Article Text
Abstract
Objectives There is bountiful evidence of ambulatory patient over-testing, both in terms of the tests ordered and their frequency. To be thorough and efficient, many physicians pay short shrift to sustainable test ordering. We have developed a calculus that transforms sequential intra-patient test results into total variation comprising its preanalytical, analytical and biological components. We have used this approach to compare the analytical and clinical performance of multiple analytical systems. Here, we determine the total test variation in patients with test separation intervals of 90, 180, 270 and 365 days. We demonstrate that annual testing with phlebotomies scheduled at the same time of day minimizes the variation of the sequential test results and permits optimal discrimination of a statistically significant change in the test results.
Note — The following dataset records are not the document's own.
## src/rtl/fsm_result_collector.sv

```systemverilog
// fsm_result_collector
// Reassembles the nibble-serial result beats of the FSM datapath into one N-bit word,
// least-significant beat first, and presents it on a single-entry valid/ready buffer.
//
// Ports:
//   clk        - clock, rising edge
//   rst        - synchronous active-high reset, priority over everything
//   nib_valid  - beat valid (FSM output-valid flag)
//   nib_data   - beat payload, N_width bits
//   word_ready - downstream accepts word_data this cycle
//   err_clr    - clears the sticky frame_err and overflow flags
//   word_valid - word_data holds an unconsumed word
//   word_data  - reassembled word
//   frame_err  - sticky: a frame ended early
//   overflow   - sticky: a completed word was dropped because the buffer was full
//   busy       - a frame is partially collected
//   frame_cnt  - words loaded into the output buffer, wraps at 255
module fsm_result_collector #(
  parameter int unsigned N       = 32,
  parameter int unsigned N_width = 4
) (
  input  logic               clk,
  input  logic               rst,
  input  logic               nib_valid,
  input  logic [N_width-1:0] nib_data,
  input  logic               word_ready,
  input  logic               err_clr,
  output logic               word_valid,
  output logic [N-1:0]       word_data,
  output logic               frame_err,
  output logic               overflow,
  output logic               busy,
  output logic [7:0]         frame_cnt
);

  localparam int unsigned BEATS = N / N_width;
  localparam int unsigned CntW  = (BEATS > 1) ? $clog2(BEATS) : 1;

  typedef enum logic [0:0] {StIdle, StCollect} state_e;

  state_e            state_q, state_d;
  logic [CntW-1:0]   beat_q, beat_d;
  logic [N-1:0]      asm_q, asm_d;
  logic [N-1:0]      word_q, word_d;
  logic              wvalid_q, wvalid_d;
  logic              ferr_q, ferr_d;
  logic              ovf_q, ovf_d;
  logic [7:0]        cnt_q, cnt_d;

  logic              complete;
  logic              trunc;
  logic [N-1:0]      done_word;

  // Assembly FSM
  always_comb begin
    state_d   = state_q;
    beat_d    = beat_q;
    asm_d     = asm_q;
    complete  = 1'b0;
    trunc     = 1'b0;
    done_word = '0;
    unique case (state_q)
      StIdle: begin
        if (nib_valid) begin
          asm_d = N'(nib_data);
          if (BEATS == 1) begin
            complete  = 1'b1;
            done_word = asm_d;
            asm_d     = '0;
          end else begin
            beat_d  = CntW'(1);
            state_d = StCollect;
          end
        end
      end
      StCollect: begin
        if (nib_valid) begin
          asm_d[int'(beat_q)*N_width +: N_width] = nib_data;
          if (beat_q == CntW'(BEATS - 1)) begin
            complete  = 1'b1;
            done_word = asm_d;
            beat_d    = '0;
            state_d   = StIdle;
          end else begin
            beat_d = beat_q + CntW'(1);
          end
        end else begin
          // Frame ended early: drop the partial word.
          trunc   = 1'b1;
          asm_d   = '0;
          beat_d  = '0;
          state_d = StIdle;
        end
      end
      default: state_d = StIdle;
    endcase
  end

  // Output buffer and flags; a new error event wins over err_clr.
  always_comb begin
    word_d   = word_q;
    wvalid_d = wvalid_q;
    cnt_d    = cnt_q;
    ovf_d    = ovf_q & ~err_clr;
    ferr_d   = (ferr_q & ~err_clr) | trunc;
    if (complete) begin
      if (!wvalid_q || word_ready) begin
        word_d   = done_word;
        wvalid_d = 1'b1;
        cnt_d    = cnt_q + 8'd1;
      end else begin
        ovf_d = 1'b1;
      end
    end else if (wvalid_q && word_ready) begin
      wvalid_d = 1'b0;
    end
  end

  always_ff @(posedge clk) begin
    if (rst) begin
      state_q  <= StIdle;
      beat_q   <= '0;
      asm_q    <= '0;
      word_q   <= '0;
      wvalid_q <= 1'b0;
      ferr_q   <= 1'b0;
      ovf_q    <= 1'b0;
      cnt_q    <= '0;
    end else begin
      state_q  <= state_d;
      beat_q   <= beat_d;
      asm_q    <= asm_d;
      word_q   <= word_d;
      wvalid_q <= wvalid_d;
      ferr_q   <= ferr_d;
      ovf_q    <= ovf_d;
      cnt_q    <= cnt_d;
    end
  end

  assign word_valid = wvalid_q;
  assign word_data  = word_q;
  assign frame_err  = ferr_q;
  assign overflow   = ovf_q;
  assign busy       = (state_q == StCollect);
  assign frame_cnt  = cnt_q;

endmodule

```

## config.mk

```make
export PLATFORM = sky130hd
export DESIGN_NAME = fsm_result_collector
export DESIGN_NICKNAME = d
export VERILOG_FILES = /design/src/rtl/fsm_result_collector.sv
export SDC_FILE = /design/constraint.sdc
export NUM_CORES = 1
export LEC_CHECK = 0
export CORE_UTILIZATION = 40
export CTS_BUF_LIST = sky130_fd_sc_hd__clkbuf_4 sky130_fd_sc_hd__clkbuf_8
export DETAILED_ROUTE_END_ITERATION = 8
export RECOVER_POWER = 100
export SLEW_MARGIN = 20
export SYNTH_ARGS = -nofsm -noshare
export SYNTH_HDL_FRONTEND = slang
export SYNTH_SLANG_ARGS = --single-unit
export TNS_END_PERCENT = 5
```

## constraint.sdc

```tcl
create_clock -name clk -period 2.1 [get_ports clk]
set_input_delay 0.21 -clock clk [delete_from_list [all_inputs] [get_ports clk]]
set_output_delay 0.21 -clock clk [all_outputs]
set_load 0.03 [all_outputs]
```

==> summary.md <==
| Metric | Value |
|---|---|
| Status | `finished clean` |
| Startpoint Class | `flip-flop` |
| Hpwl dp | `roughly 6000 µm` |
| Leakage | `between 1.5 and 2 nW` |
| Count of cell types in the netlist | `46` |
| Crit. Startpoint | `beat_q[1]` |
| Total Neg Setup Slack | `0 ns` |
| DRT antenna net count | `0` |
| Final hold viol count | `0` |
| Total track usage | `19.6%` |
| Ranking of synthesized cells by area | `dfxtp_1 45%, nor2_1 9.3%, nand2_1 5.0%, a311oi_1 5.0%, mux2i_1 3.7%` |
| Seq/Total Area, Yosys | `a little under half` |
| Layout area overhead | `27.4%` |
| Die area | `0.00915 mm²` |
| Crit Path Class | `flip-flop to flip-flop` |
| Asr flop ratio synth | `0%` |
| Pre-Repair DR Iteration Count | `4` |
| PD cells | `671 mW/mm²` |
| CTS Root Buffer Type | `clkbuf_8` |
| Top Ports | `53` |
| Hold Crit Depth | `2` |
| Synth warn | `0` |
| Post-synth top area share | `45.1%` |
| Largest net degree at the start of global routing | `43` |
| GP Congestion | `0.810` |
| Total wire length | `8600 µm` |
| Most frequent CP cell | `nor2_1` |
| Residual DRC | `0` |
| Non-filler cells, final | `just under 600` |
| Relative slew slack | `63.5%` |
| CTS Buf Count | `9` |
| Multi-input gate area | `0.00178 mm²` |
| Initial DRC Count | `119` |
| Diodes inserted | `0` |
| Crit path cell chain | `inv_1, ha_2, ha_4, buf_4, or4b_1, nor2_1, a21oi_1, nor2_1` |
| WL per Instance | `14.8 µm` |
| Post-synth EDFFs | `0` |
| #FFs+latches synth | `slightly below 80` |
| Placed cells | `564` |
| FF-to-FF path depth | `8` |
| Reg area | `0.00158 mm²` |
| Core footprint | `between 0.008 and 0.009 mm²` |
| WP buf/inv | `2` |
| Slew Limit Fails | `0` |
| Clk_lat worst skew | `0.35 ns` |
| Peak VDD IR | `~0.29 mV` |
| Arrival time worst endpoint | `2.26 ns` |
| Tcrit/Tclk final | `between 90% and 100%` |
| Gate Count Post-Synth | `409` |
| Site row count | `33` |
| R2R Path End | `asm_q[31]` |
| Worst Hold End | `frame_cnt[1]` |
| Via count | `roughly 3.0k` |
| First-pass GRT wire length | `~14000 µm` |
| Delay-heaviest family, CP | `simple AND/OR/NAND/NOR gates` |
| Clk pin slew, worst setup/hold paths | `0.08 ns` |
| Cell taking the most area after synthesis | `dfxtp_1` |
| Crit Path Max Fanout | `9` |
| Clk_skew | `0.00628 ns` |
| Reg2reg setup slack | `0.13 ns` |
| Post-CTS setup buffers | `0` |
| Pre-CTS WS | `0.0958 ns` |
| Die height | `between 90 and 100 µm` |
| Max Cap Viol | `0` |
| Gr ovfl total | `0` |
| CP peak stage delay | `0.62 ns` |
| CTS tree | `built` |
| Capturing element type of the critical path | `flip-flop` |
| Die width | `95.7 µm` |
| Initial Utilization | `42.1%` |
| Final worst path period need | `1.97 ns` |
| Initial antenna violation count | `0` |
| RSZ-0062 raised after global routing | `false` |
| I/O Buffers | `52` |
| Final WS setup | `0.126 ns` |
| Avg Cell Area, Syn | `roughly 8.6 µm²` |
| Hold Path Class | `input port to flip-flop` |
| Cell Area, Synth | `between 0.003 and 0.004 mm²` |
| Worst Path Required | `2.39 ns` |
| Worst r2r src | `beat_q[1]` |
| Depth of the CTS H-tree | `3` |
| Layout cells sized above 1 | `roughly 12%` |
| Setup violation total in the final timing report | `0` |
| Max clock buf depth | `2` |
| Total Power | `approximately 3 mW` |
| Vias in the first global route | `2795` |
| Clk sinks | `79` |
| Final #Nets | `485` |
| Maximum clock frequency | `506 MHz` |
| Syn_nets | `about 420` |
| Via density | `5.21` |
| Slowest-stage cell, CP | `or4b_1` |
| Main synth FF type | `dfxtp_1` |
| Slew @ Worst Pin | `~0.55 ns` |
| HP Start | `rst` |
| Filler cells | `823` |
-- cell usage after synthesis (3+ instances only) --
library cell  number
mux2i_1           13
nor2b_1            3
nand2_1           47
a211oi_1          12
o21ai_0            5
a21oi_1           23
dfxtp_1           79
nand3_1           14
o22a_1             8
nand4_1            5
buf_2             11
and2_1             4
nor2_1            87
a22o_1             8
or3_1              3
xor2_1             5
clkbuf_1          15
inv_1              7
ha_1               6
a311oi_1          20
-- cell usage in the layout, fill, tap and decap left out, types with 3 or more instances in the layout --
cell type        Yosys  layout
clkbuf_8             0       9
a22o_1               8       8
nor2b_1              3       3
dfxtp_1             79      78
ha_1                 6       3
nand4_1              5       5
nor2_1              87      86
clkbuf_4             0       3
clkbuf_1            15       5
a21oi_1             23      23
dlygate4sd3_1        0      45
clkdlybuf4s50_1      0       6
o21ai_0              5       5
a311oi_1            20      20
inv_1                7       7
nand3_1             14      14
mux2i_1             13      13
and2_1               4       4
nand2_1             47      47
a211oi_1            12      12
buf_4                2      24
xor2_1               5       5
o22a_1               8       8
-- how the worst max path moves through the flow --
stage,end,slack (ns),cells past startpoint
after floorplan,word_data[27],0.02,9
after global placement,word_data[18],0.16,7
after detailed placement,word_data[19],0.1,7
after CTS,word_data[10],0.07,7
after global routing,asm_q[15],0.02,6
final,asm_q[31],0.13,8
-- flip-flops by register name, indices dropped and copies added, names as in the netlist --
name,count
asm_q,32
word_data,32
frame_cnt,8
beat_q,3
busy,1
frame_err,1
overflow,1
word_valid,1
-- logic make-up after synthesis --
kind of cell | synth area share (%)
simple gates | 24.9
compound gates | 16.7
flops | 45.1
buf+inv | 5.20
mux | 4.03
xor+xnor | 1.96
fa+ha+maj | 2.14
-- cell type report --
type,count,area share (%)
Multi-Input combinational cell,291,39.8
Sequential cell,79,35.4
Timing Repair Buffer,82,16.4
Clock buffer,12,3.27
Tap cell,105,2.94
Clock inverter,4,1.57
Inverter,7,0.588
-- through the flow --
stage                     utilization, %  instance area, µm²  hold WS, ns
after detailed placement            51.1                4260        0.468
final                               53.6                4470        0.232
after floorplan                        -                3540        0.383
after global placement              51.1                4260        0.464
after CTS                           53.7                4480        0.230
after global routing                53.6                4470        0.254
-- metal layers --
metal	wire (µm)	vias up	track usage [%]
li1	-	1556	-
met1	4240	1430	25.4
met2	4070	28	32.3
met3	224	5	5.26
met4	72	0	4.85
met5	0	-	0
-- where the power goes --
group | switching (mW) | internal [mW] | leakage, nW
clock | 0.545 | 0.706 | 0.115
sequential | 0.00573 | 1.51 | 0.638
combinational | 0.149 | 0.0891 | 0.995
-- what timing repair did --
action | 4_1_cts | 5_1_grt
setup endpoints to repair | 0 | 9
gates resized for setup | 0 | 2
hold buffers | 0 | 0
Power figures use the tool's default switching activity.
==> patch 1, RTL diff (same settings) <==
`word_q` no longer has a reset.
--- a/src/rtl/fsm_result_collector.sv
+++ b/src/rtl/fsm_result_collector.sv
@@ -123,3 +123,2 @@
       asm_q    <= '0;
-      word_q   <= '0;
       wvalid_q <= 1'b0;
@@ -132,3 +131,2 @@
       asm_q    <= asm_d;
-      word_q   <= word_d;
       wvalid_q <= wvalid_d;
@@ -138,2 +136,6 @@
     end
+  end
+
+  always_ff @(posedge clk) begin
+    word_q <= word_d;
   end
Check against the original RTL: differs if rst is asserted again (counterexample within 10 cycles, from zero or initial values and one cycle with rst high); with rst held inactive, the same outputs for 10 cycles.
==> patch 1 against the original RTL <==
Sequential power rose by 6%. Sequential share of layout area rose by 5.3 points. Wire length fell by 9.0%. Setup slack got worse by 0.062 ns. Sequential cell count did not move. Area after synthesis fell by 0.21%. Power rose by 11%. Design area rose by 4.6%. Critical endpoint is now word_data[19].
==> patch 1: results (changes against the original RTL) <==
| Metric | Value |
|---|---|
| Status | finished clean |
| DRT met1 WL | 3.64 mm (-14%) |
| DRC marker count from the first detailed-route iteration | 161 (+35%) |
| Placed cell areas | 4320 sq um (+1.2%) |
| Worst Min Path Start | asm_q[12] |
| DP HPWL | 5.48 mm (-8.7%) |
| CP max stage delay | 0.53 ns (-0.09 ns) |
| First-pass GRT wire length | 12.9 mm (-4.6%) |
| Routed length per instance | 15.0 um (+1.1%) |
| Placer Congestion | 0.836 (+3.2%) |
| End of the critical path | word_data[19] |
| Clock skew | 0.0111 ns (+0.00477 ns) |
| Netlist cell types | 44 (-4.3%) |
| Worst-path maximum fanout | 4 (-5) |
| Fmax | 0.491 GHz (-3.1%) |
| Vias in the first global route | 2684 (-4.0%) |
| Syn_nets | 353 (-17%) |
| Met2 wire length | 3.80 mm (-6.6%) |
| GR Util met3 | 4.47% (-0.80 points) |
| CP max stage cell | or4_1 |
| Worst Hold End | asm_q[12] |
| Max VDD drop | 0.322 mV (+9.4%) |
| Sequential fraction of the synthesis area | 54.3% (+9.2 points) |
| Nets | 427 (-12%) |
| Mux share of post-synthesis cell area | 6.93% (+2.9 points) |
| Slew HR | 64.5% (+0.98 points) |
| Worst Reg-to-Reg Cells | 7 (-1) |
| Total GRT Usage | 18.9% (-0.66 points) |
==> patch 1: changes by cell type in the layout (fill, tap and decap cells not counted), sizes merged, moves of 20 or more <==
cell,unedited run,this run
dfxtp,79,47
edfxtp,0,32
a311oi,20,0
nor2,87,43
dlygate4sd3,45,0
clkdlybuf4s50,6,52
nand2,47,22
==> patch 1: timing repair <==
item,4_1_cts,5_1_grt
pin swaps,0,1
endpoints found under the setup margin,4,89
gates resized for setup,1,16
buffers inserted,0,2
==> patch 1: area by class of cell <==
type,count,area (sq um),area share [%]
Sequential cell,79,1900,40.7
Multi-Input combinational cell,226,1550,33.1
Timing Repair Buffer,87,796,17.0
Clock inverter,7,143,3.05
Tap cell,105,131,2.81
Clock buffer,9,124,2.65
Inverter,9,33.8,0.722
==> patch 1: cell families (layout without fill, tap and decap cells) <==
group / count (synthesis) / count (layout)
simple gates: 127 / 127
flops: 79 / 79
compound gates: 63 / 63
buf+inv: 33 / 112
mux: 24 / 24
fa+ha+maj: 6 / 6
xor+xnor: 6 / 6
==> patch 1: power breakdown <==
part           switching, mW  internal (mW)  leakage, nW  total [mW]
sequential           0.00836           1.59        0.734        1.60
clock                  0.578          0.916        0.134        1.49
combinational          0.132          0.109        0.797       0.241
==> patch 1: critical path, delay by kind of cell (launching register included) <==
family                   cells  cell delay [ns]
buffers and inverters        2             0.10
AND/OR/NAND/NOR              2             0.87
AO/OA/AOI/OAI                1             0.14
flip-flops                   1             0.33
adder cells (fa/ha/maj)      2             0.47
==> patch 1: through the flow <==
step,hold slack [ns],power (mW),setup TNS (ns),std cells
2_1_floorplan,0.417,1.77,-1.02,338
3_3_place_gp,0.440,1.85,0,504
3_5_place_dp,0.444,1.85,0,504
4_1_cts,0.465,3.33,0,520
5_1_grt,0.493,3.45,-0.0327,522
6_report,0.461,3.33,0,522
==> patch 2, RTL diff (same settings) <==
Without the edit above. The parameter `N_width` goes from 4 to 8.
--- a/src/rtl/fsm_result_collector.sv
+++ b/src/rtl/fsm_result_collector.sv
@@ -19,3 +19,3 @@
   parameter int unsigned N       = 32,
-  parameter int unsigned N_width = 4
+  parameter int unsigned N_width = 8
 ) (
Ports: changed (resized nib_data); port bits go from 53 to 57. No check against the original RTL was run, so the function may have changed too.
==> patch 2 against the original RTL <==
Count of clock-buffer cells in the layout down 3. Setup slack better by 0.067 ns. Clock power down 3%. Worst hold slack better by 0.093 ns. Power down 2.3%. Area after synthesis down 5.7%. Die area down 5.6%. Design area down 6.4%. Fmax up 3.5%. Sequential cell count down 1. Critical path depth down 2. Combinational power down 7%. Wire length down 3.0%. Critical path type unchanged.
==> patch 2: results (changes against the original RTL) <==
| Metric | Value |
|---|---|
| CP max stage delay | 0.42 ns (-0.20 ns) |
| Flop-to-flop setup slack | 0.19 ns (+0.07 ns) |
| Worst Reg-to-Reg Cells | 6 (-2) |
| Clock skew | 0.00747 ns (+0.00119 ns) |
| DP Worst Slack | 0.103 ns (+0.00681 ns) |
| Largest net degree at the start of global routing | 56 (+30%) |
| Via-per-instance ratio | 5.43 (+4.3%) |
| Syn_nets | 404 (-4.7%) |
| Dpl cells | 525 (-6.9%) |
| Fill cells | 794 (-3.5%) |
| DRC marker count from the first detailed-route iteration | 163 (+37%) |
| Share of layout cells above drive strength 1 | 10.5% (-1.9 points) |
| Placer Congestion | 0.885 (+9.3%) |
| Total GRT Usage | 20.3% (+0.70 points) |
| Worst reg2reg startpoint | beat_q[0] |
| Status | finished clean |
| Placed cell areas | 3990 sq um (-6.5%) |
| Switching portion of total power | 24.0% (+0.70 points) |
| Reg2reg end | word_data[9] |
| Number of levels in the clock H-tree | 3 (unchanged) |
| DP HPWL | 5.33 mm (-11%) |
| Drt total wl | 8.35 mm (-3.0%) |
| Worst-path maximum fanout | 7 (-2) |
| Worst slew pin tran | 0.540 ns (-0.00811 ns) |
| Arrival @ worst endpoint | 2.17 ns (-0.09 ns) |
| Sequential fraction of the synthesis area | 47.2% (+2.1 points) |
| Worst Hold End | overflow |
| Routed length per instance | 15.4 um (+4.0%) |
| Async set-reset flop share out of synthesis | 0% (unchanged) |
| Netlist cell types | 39 (-15%) |
| Max VDD drop | 0.341 mV (+16%) |
| Nets | 454 (-6.4%) |
[patch 2: repair_timing]
item                                    CTS  global route
gates resized for setup                   0             1
hold buffers                              0             0
endpoints found under the setup margin    0             3
[patch 2: power by group through the flow]
stage | sequential (mW) | clock (mW) | combinational [mW]
global route | 1.50 | 1.30 | 0.244
global placement | 1.53 | 0 | 0.225
finish | 1.50 | 1.21 | 0.222
floorplan | 1.54 | 0 | 0.134
CTS | 1.50 | 1.24 | 0.227
detailed placement | 1.53 | 0 | 0.226
[patch 2: worst max path at each step]
stage               slack [ns]      start           end
CTS                       0.17  beat_q[0]  word_data[8]
global placement          0.12  nib_valid     asm_q[26]
detailed placement        0.10  nib_valid     asm_q[24]
floorplan                 0.25  beat_q[0]      asm_q[3]
global route              0.03  beat_q[0]      asm_q[7]
finish                    0.19  beat_q[0]  word_data[9]
[patch 2: cell type report]
class	count	area share (%)
tap	102	3.05
inverter	6	0.538
multi-input combinational	269	37.9
clock buffer	9	2.96
timing repair buffer	70	16.1
sequential	78	37.3
clock inverter	7	2.12
[patch 2: cell families (layout without fill, tap and decap cells)]
group | count (synthesis) | after routing | share of synthesized area [%]
AO/OA/AOI/OAI | 90 | 90 | 19.7
XOR/XNOR | 6 | 6 | 1.59
adder cells (fa/ha/maj) | 7 | 7 | 2.65
buffers and inverters | 37 | 92 | 4.80
flip-flops | 78 | 78 | 47.2
multiplexers | 1 | 1 | 0.340
AND/OR/NAND/NOR | 165 | 165 | 23.8
[patch 2: per-layer routing]
metal  up-vias  wire, um  track usage (%)
li1       1467         -                -
met3        14       289             3.45
met1      1388      4040             27.6
met4         0       177             7.95
met5         -         0                0
met2        67      3840             31.9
Method We studied 5 years (2014-2019) of Ottawa Hospital adult outpatient general chemistry test pairs of albumin, alanine aminotransferase, aspartate aminotransferase, calcium, chloride, bicarbonate, creatinine, potassium, magnesium, sodium, phosphate, total bilirubin and urea. Intrapatient data pairs (separated by 88-92, 178-182, 268-272 and 363-367 days), were divided into 2 groups: those sampled on weekdays at the same time of day (+ 2 hr) and those with 3 to 8 hr sampling differences . The between pair variations were derived calculated with Dahlberg’s formula.
Results The median numbers of patient pairs/analyte for the matched sampling times were 1034 (90 days), 696 (180 days), 84 (270 days) and 364 (365 days). For the unmatched sampling times, the median numbers of patient pairs were much smaller, ranging between 38 to 290 and their average variations exceeded the matched pair variations by as much as 30% (phosphate and creatinine). The matched pair 90, 180, 270 and 365 day variations were highly correlated (r ranged from 0.965 to 0.977). Compared to the other periods, the 180 day variations were smaller (-7.5%) and the 270 day variations were larger (+11.9%). Overall, the 365 day magnitudes of variations were closest to the magnitudes of variation of the other periods.
Conclusions At least £2.2 billion are spent annually on UK pathology services, a significant portion wasted on suboptimal testing including: 1) tests are ordered too closely, providing little new information 2) tests that are ordered 9 months later and have been influenced by seasonal factors or 3) sequential tests that are ordered at different times of the day and are influenced by diurnal variation. Biological variation can be a guide to reducing test wastage and setting a standard for testing intervals that are minimally one year with the patient being sampled at the same time of day. Simple algorithms incorporating minimal sequential data would be able to discern real laboratory trends far more readily than ‘thorough and efficient’ but over-testing clinicians.